[Collected data]
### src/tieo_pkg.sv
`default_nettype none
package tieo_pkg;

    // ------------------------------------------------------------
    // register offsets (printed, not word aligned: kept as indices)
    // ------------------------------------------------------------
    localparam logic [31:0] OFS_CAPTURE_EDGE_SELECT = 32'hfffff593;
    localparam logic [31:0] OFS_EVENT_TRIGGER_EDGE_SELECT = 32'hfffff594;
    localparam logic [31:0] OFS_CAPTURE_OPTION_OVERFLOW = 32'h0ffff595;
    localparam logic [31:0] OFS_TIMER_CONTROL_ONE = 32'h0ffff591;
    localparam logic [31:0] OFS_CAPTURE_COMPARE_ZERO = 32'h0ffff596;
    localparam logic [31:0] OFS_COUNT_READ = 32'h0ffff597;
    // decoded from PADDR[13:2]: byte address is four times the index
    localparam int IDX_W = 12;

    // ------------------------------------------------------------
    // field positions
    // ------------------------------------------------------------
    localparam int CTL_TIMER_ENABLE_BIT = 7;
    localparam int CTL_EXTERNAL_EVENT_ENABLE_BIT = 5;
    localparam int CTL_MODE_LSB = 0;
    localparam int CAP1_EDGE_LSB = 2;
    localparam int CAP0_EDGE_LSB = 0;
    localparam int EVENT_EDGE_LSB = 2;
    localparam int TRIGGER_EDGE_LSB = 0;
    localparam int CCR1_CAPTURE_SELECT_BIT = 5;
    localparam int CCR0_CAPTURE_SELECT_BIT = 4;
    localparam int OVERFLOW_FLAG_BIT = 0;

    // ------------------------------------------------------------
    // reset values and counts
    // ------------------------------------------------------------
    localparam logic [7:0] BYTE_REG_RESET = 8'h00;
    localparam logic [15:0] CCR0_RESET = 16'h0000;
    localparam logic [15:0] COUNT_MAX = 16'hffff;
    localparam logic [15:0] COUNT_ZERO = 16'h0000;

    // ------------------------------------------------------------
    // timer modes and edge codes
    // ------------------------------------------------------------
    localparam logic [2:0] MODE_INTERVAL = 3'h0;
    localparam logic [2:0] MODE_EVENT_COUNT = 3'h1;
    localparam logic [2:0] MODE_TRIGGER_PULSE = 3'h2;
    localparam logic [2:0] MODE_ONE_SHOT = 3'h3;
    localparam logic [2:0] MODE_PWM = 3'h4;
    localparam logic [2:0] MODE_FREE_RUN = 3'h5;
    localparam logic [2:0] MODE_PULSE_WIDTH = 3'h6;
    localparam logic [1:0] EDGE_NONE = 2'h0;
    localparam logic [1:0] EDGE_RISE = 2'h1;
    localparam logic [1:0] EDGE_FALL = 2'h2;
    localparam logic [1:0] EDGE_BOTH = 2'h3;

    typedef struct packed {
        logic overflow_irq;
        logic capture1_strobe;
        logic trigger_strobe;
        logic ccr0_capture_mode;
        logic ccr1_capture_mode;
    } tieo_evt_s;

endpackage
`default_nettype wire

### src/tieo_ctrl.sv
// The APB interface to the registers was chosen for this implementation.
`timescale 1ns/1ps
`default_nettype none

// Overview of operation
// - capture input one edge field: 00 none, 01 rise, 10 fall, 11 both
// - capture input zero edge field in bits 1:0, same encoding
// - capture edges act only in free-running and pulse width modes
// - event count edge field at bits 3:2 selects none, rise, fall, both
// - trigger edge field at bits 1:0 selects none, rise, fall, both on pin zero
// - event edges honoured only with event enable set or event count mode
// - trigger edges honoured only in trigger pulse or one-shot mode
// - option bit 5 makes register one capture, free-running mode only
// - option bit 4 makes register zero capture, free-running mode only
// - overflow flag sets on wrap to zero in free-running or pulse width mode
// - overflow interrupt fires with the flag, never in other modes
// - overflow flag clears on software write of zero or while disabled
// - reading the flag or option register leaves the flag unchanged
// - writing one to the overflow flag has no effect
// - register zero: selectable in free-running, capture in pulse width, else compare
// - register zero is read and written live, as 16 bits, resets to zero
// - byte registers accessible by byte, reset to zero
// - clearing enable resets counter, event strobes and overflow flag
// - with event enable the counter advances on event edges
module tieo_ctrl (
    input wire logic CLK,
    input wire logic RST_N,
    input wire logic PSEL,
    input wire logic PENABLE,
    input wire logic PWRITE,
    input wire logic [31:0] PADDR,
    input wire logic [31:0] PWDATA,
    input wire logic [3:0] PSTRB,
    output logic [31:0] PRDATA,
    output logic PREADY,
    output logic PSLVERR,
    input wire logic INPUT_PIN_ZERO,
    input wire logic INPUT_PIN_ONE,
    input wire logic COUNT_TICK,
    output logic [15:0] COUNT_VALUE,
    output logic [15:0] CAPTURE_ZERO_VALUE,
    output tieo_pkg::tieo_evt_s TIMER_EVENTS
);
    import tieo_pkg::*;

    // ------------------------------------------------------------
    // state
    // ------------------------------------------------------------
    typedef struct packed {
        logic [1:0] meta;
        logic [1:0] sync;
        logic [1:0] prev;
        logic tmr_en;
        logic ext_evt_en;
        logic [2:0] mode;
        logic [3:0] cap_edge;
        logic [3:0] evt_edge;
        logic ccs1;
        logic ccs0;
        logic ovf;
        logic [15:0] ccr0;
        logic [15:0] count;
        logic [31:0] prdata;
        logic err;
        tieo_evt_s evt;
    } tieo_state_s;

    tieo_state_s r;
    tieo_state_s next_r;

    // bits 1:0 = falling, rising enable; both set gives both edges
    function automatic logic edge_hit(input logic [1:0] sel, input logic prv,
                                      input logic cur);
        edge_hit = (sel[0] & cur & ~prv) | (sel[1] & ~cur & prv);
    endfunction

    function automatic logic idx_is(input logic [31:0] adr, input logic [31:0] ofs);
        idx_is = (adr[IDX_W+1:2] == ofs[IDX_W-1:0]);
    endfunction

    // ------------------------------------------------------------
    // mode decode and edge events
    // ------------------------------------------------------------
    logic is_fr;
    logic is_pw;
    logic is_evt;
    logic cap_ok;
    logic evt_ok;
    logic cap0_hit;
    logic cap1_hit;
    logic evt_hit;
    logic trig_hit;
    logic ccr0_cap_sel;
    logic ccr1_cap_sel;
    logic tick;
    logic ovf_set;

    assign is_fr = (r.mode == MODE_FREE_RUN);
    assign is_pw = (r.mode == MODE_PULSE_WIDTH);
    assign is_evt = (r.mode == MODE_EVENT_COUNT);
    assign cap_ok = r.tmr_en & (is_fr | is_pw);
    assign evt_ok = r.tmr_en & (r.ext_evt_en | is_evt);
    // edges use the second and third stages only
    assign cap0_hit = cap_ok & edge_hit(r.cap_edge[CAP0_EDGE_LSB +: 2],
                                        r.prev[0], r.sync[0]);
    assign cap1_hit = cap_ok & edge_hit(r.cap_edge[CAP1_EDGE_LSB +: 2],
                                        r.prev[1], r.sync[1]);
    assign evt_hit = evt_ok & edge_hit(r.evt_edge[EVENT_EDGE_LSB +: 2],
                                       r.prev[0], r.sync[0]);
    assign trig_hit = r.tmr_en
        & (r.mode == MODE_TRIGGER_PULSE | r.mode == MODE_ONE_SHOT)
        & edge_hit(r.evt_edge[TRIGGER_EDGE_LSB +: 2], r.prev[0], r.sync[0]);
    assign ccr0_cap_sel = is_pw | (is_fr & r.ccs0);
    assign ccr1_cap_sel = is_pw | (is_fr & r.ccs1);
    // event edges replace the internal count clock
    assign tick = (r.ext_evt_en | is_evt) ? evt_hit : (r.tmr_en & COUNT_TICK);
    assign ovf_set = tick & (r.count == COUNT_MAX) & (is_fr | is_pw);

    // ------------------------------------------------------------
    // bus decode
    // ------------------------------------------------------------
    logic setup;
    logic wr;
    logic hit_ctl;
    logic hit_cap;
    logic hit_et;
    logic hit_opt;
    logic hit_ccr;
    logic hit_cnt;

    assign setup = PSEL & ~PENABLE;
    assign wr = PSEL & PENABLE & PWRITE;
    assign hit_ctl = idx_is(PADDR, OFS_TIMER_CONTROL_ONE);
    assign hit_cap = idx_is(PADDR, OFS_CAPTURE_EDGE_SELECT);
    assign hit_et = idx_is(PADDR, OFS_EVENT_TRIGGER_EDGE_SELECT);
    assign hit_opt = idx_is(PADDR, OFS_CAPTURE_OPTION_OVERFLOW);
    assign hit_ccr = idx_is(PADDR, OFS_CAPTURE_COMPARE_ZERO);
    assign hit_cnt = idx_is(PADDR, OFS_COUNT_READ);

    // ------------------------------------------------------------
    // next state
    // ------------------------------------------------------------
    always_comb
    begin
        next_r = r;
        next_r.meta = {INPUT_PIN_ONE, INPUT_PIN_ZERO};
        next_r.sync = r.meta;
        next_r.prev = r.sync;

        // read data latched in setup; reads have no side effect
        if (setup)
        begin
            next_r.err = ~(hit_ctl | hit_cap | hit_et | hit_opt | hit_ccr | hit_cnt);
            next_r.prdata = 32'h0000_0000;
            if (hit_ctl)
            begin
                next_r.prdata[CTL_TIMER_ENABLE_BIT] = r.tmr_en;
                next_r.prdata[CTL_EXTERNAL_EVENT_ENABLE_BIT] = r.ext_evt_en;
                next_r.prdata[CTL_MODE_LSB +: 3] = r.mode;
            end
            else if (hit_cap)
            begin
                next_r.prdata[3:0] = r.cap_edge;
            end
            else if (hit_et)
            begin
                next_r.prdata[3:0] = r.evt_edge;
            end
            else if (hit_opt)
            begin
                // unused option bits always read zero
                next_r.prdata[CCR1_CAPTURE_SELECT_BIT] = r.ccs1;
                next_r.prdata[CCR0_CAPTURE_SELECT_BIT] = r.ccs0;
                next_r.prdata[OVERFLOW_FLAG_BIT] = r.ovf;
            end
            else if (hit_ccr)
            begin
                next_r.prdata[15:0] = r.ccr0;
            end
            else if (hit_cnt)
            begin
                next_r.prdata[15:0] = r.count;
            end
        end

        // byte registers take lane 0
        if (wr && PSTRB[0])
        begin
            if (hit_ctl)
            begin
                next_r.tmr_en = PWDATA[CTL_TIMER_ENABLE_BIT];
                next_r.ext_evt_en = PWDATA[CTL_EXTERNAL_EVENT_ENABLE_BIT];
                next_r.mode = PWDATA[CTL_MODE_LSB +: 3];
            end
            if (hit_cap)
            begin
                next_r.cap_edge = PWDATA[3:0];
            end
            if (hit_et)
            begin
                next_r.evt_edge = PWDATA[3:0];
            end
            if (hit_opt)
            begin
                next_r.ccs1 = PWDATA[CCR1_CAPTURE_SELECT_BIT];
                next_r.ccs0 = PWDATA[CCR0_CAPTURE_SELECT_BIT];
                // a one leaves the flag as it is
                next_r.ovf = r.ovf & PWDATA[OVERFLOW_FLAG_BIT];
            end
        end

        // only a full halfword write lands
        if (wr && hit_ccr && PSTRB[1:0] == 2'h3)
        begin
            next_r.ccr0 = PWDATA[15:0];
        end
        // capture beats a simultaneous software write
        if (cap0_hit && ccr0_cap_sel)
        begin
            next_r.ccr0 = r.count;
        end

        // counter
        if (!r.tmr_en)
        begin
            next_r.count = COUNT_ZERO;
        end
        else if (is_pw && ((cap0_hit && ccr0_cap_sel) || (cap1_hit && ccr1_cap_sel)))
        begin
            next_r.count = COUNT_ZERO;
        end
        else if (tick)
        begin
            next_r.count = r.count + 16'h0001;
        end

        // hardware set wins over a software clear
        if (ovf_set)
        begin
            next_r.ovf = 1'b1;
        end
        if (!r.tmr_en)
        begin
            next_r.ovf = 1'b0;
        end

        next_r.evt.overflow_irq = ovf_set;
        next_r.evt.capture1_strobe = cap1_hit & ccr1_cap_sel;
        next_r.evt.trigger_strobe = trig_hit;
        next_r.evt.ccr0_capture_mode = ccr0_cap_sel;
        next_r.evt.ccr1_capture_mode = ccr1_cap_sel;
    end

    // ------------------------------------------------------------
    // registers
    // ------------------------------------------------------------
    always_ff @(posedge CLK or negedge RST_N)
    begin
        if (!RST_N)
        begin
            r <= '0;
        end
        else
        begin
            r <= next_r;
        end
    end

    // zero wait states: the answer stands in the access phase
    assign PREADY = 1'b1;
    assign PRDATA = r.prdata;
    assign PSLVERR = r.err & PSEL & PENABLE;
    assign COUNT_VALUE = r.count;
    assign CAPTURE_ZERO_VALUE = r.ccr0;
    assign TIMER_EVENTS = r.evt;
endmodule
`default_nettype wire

--

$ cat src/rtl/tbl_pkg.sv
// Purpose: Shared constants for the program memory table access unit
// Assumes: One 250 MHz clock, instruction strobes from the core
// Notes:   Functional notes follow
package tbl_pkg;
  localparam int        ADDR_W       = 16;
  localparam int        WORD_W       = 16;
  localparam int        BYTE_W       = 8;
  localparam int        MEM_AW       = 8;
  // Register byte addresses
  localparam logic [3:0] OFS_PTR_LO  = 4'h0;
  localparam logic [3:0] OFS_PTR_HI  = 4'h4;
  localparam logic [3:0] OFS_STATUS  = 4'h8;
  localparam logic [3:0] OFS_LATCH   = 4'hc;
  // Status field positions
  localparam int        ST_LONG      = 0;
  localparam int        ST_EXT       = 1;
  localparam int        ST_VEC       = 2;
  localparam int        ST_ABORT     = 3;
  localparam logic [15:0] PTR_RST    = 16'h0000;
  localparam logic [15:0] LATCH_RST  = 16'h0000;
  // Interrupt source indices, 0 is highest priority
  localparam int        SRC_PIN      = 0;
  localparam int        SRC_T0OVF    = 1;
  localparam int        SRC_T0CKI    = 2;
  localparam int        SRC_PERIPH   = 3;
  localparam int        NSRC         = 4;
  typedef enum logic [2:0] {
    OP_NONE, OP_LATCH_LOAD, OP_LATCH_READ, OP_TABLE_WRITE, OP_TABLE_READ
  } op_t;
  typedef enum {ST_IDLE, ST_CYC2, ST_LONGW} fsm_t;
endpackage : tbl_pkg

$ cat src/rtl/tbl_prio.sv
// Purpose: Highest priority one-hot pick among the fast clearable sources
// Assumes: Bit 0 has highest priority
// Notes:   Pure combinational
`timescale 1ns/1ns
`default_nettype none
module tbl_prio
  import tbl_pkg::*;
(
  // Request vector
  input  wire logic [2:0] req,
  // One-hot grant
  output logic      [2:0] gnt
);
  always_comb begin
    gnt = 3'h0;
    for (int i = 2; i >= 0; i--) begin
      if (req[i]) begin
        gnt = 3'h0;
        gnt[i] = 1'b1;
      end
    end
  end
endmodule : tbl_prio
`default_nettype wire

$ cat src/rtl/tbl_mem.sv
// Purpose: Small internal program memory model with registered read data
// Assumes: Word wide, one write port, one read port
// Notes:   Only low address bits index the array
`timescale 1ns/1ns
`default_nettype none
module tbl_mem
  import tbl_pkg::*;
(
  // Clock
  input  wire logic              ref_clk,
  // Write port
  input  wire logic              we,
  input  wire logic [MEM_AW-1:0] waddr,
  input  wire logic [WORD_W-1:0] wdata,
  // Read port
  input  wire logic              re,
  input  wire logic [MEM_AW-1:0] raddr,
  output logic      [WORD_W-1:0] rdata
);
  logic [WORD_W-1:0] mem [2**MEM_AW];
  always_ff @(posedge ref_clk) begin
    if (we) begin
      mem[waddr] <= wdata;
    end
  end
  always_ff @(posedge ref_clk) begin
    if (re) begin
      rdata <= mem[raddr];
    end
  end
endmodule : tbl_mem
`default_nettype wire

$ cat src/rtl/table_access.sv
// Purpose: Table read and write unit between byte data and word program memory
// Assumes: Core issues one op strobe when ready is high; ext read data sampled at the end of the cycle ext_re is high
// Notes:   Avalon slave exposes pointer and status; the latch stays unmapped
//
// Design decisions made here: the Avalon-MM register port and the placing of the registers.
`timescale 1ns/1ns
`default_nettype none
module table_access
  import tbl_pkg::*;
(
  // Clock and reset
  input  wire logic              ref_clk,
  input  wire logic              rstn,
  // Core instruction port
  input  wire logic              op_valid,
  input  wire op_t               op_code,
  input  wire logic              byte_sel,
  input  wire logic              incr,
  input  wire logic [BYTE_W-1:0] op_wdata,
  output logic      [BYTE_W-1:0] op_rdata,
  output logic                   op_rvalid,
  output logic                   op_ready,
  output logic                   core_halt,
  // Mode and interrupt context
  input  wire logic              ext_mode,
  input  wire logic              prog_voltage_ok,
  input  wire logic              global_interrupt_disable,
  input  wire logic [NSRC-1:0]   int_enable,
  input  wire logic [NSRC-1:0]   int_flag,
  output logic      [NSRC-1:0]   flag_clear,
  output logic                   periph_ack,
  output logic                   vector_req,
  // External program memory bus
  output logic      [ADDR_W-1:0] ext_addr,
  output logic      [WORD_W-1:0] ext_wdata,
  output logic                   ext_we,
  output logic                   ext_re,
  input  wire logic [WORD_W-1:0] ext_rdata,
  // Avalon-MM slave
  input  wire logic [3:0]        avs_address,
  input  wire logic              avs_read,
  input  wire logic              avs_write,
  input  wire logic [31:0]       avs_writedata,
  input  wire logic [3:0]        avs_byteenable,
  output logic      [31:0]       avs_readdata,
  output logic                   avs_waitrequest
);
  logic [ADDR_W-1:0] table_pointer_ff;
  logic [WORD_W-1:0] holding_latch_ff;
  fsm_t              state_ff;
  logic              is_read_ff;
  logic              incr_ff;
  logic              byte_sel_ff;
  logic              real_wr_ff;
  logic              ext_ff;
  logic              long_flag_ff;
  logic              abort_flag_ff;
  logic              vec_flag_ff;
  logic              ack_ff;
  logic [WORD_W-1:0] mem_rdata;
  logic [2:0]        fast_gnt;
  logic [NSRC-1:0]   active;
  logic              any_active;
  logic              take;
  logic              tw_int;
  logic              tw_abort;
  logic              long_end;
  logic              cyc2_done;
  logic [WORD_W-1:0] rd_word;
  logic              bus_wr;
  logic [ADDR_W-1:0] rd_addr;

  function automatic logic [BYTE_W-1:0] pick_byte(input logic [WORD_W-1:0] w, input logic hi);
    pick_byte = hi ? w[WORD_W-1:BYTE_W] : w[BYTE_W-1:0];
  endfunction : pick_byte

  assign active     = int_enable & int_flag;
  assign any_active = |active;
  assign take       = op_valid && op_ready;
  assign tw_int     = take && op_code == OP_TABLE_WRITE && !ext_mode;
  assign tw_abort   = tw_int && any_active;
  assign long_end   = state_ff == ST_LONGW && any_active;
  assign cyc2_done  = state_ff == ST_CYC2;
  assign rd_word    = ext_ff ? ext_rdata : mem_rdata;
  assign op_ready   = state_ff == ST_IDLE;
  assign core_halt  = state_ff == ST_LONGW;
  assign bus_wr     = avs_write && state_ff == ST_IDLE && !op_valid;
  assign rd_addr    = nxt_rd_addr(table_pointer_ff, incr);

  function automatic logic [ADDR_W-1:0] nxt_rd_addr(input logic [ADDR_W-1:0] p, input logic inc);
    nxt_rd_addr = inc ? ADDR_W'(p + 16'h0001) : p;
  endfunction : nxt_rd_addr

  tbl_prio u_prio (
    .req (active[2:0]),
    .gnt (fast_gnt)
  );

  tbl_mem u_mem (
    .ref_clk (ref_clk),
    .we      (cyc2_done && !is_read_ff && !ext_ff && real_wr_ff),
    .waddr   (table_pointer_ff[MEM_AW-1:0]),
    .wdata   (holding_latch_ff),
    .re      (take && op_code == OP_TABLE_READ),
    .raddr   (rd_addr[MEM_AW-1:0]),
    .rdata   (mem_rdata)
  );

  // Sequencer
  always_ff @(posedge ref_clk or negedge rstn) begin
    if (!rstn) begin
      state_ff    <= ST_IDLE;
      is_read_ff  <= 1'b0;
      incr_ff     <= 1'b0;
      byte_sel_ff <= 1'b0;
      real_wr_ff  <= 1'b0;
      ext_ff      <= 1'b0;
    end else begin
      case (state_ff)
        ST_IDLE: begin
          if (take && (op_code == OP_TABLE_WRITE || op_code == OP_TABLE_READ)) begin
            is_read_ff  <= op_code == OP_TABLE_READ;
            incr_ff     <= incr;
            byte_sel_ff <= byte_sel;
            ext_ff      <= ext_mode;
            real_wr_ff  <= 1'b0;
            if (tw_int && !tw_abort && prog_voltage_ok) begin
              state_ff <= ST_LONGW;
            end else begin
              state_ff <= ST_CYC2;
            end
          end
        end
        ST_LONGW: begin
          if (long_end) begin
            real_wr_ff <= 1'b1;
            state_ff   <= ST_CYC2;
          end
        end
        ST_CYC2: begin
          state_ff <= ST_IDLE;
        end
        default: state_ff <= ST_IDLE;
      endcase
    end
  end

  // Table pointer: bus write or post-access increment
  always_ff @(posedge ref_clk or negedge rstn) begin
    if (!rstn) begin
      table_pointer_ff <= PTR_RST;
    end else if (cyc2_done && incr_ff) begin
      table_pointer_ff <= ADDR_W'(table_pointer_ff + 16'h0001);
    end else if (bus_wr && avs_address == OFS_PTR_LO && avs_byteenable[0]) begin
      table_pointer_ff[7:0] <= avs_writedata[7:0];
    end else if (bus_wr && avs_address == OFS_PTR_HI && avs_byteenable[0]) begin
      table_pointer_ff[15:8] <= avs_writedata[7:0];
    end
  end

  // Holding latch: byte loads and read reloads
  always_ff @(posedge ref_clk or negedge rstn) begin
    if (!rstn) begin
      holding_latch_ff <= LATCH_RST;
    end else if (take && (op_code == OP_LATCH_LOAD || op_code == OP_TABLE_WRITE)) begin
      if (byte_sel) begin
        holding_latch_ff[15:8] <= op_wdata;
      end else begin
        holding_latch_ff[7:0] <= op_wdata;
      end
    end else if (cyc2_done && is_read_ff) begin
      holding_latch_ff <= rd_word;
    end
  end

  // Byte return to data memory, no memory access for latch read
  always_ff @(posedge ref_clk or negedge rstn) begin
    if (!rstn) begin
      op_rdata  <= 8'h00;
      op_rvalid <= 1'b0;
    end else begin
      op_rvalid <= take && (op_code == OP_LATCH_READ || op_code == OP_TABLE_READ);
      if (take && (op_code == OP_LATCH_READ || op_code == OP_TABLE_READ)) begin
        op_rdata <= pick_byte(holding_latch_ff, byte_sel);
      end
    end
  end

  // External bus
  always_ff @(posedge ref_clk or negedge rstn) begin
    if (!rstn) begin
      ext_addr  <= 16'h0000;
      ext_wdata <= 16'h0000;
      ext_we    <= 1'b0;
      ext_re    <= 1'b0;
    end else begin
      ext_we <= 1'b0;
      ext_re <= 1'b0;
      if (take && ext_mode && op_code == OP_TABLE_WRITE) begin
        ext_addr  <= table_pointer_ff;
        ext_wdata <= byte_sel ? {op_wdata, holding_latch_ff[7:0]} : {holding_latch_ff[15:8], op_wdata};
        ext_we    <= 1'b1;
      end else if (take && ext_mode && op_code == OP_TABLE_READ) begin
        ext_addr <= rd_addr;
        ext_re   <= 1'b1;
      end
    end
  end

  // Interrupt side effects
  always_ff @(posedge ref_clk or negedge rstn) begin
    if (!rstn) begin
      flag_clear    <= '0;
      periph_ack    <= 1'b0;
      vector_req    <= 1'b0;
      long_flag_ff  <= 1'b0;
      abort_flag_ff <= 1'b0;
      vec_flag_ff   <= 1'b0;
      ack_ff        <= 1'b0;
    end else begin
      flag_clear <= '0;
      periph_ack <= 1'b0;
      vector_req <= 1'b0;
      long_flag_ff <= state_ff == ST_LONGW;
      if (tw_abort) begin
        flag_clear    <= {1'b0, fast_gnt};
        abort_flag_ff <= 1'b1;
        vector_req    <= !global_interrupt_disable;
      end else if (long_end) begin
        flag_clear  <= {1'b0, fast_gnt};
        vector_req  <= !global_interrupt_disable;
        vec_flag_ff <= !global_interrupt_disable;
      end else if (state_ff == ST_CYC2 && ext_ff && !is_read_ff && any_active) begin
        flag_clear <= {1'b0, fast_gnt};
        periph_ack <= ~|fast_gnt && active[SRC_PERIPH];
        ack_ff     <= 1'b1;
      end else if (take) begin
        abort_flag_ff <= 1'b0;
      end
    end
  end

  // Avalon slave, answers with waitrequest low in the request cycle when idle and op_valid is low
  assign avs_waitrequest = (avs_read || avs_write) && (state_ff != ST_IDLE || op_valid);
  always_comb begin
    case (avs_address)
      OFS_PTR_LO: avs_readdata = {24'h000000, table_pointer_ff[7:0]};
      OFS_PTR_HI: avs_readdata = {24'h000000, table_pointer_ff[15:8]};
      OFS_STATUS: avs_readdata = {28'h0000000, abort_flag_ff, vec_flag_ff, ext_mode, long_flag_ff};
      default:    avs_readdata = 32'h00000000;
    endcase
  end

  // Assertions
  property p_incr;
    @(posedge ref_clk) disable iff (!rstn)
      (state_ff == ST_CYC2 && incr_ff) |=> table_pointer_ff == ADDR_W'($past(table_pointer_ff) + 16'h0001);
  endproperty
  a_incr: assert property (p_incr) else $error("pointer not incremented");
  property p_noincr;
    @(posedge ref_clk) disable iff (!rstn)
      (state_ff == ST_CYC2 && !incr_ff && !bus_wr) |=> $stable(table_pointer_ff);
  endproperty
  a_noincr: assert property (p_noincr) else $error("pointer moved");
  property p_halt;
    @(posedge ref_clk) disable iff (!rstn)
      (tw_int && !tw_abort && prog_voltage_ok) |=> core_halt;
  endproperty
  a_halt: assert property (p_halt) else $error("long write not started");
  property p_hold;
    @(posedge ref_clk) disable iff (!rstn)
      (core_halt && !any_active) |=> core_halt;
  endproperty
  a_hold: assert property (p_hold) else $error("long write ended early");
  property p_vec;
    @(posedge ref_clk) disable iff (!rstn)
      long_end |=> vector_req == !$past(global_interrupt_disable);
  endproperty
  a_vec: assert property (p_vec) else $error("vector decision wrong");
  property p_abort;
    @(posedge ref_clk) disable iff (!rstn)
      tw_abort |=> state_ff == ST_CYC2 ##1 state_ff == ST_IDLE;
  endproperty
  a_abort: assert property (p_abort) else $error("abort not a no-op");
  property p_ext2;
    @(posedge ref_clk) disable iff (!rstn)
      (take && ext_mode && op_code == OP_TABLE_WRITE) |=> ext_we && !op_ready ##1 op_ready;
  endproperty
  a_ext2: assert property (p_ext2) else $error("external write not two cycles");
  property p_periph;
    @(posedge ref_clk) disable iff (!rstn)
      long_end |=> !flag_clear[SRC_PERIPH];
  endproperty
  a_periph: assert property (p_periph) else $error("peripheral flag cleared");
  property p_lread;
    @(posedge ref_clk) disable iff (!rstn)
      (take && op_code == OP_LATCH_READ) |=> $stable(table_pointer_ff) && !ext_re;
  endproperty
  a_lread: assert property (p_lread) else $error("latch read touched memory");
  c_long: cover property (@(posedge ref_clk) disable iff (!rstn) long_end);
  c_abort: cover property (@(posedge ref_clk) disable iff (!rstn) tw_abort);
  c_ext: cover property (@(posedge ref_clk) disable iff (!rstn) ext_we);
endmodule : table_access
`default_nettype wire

> PROBLEM DESCRIPTION
Pick out all lines from the data above in which the word "priority" appears.

> WORKED SOLUTION
  // Interrupt source indices, 0 is highest priority
// Purpose: Highest priority one-hot pick among the fast clearable sources
// Assumes: Bit 0 has highest priority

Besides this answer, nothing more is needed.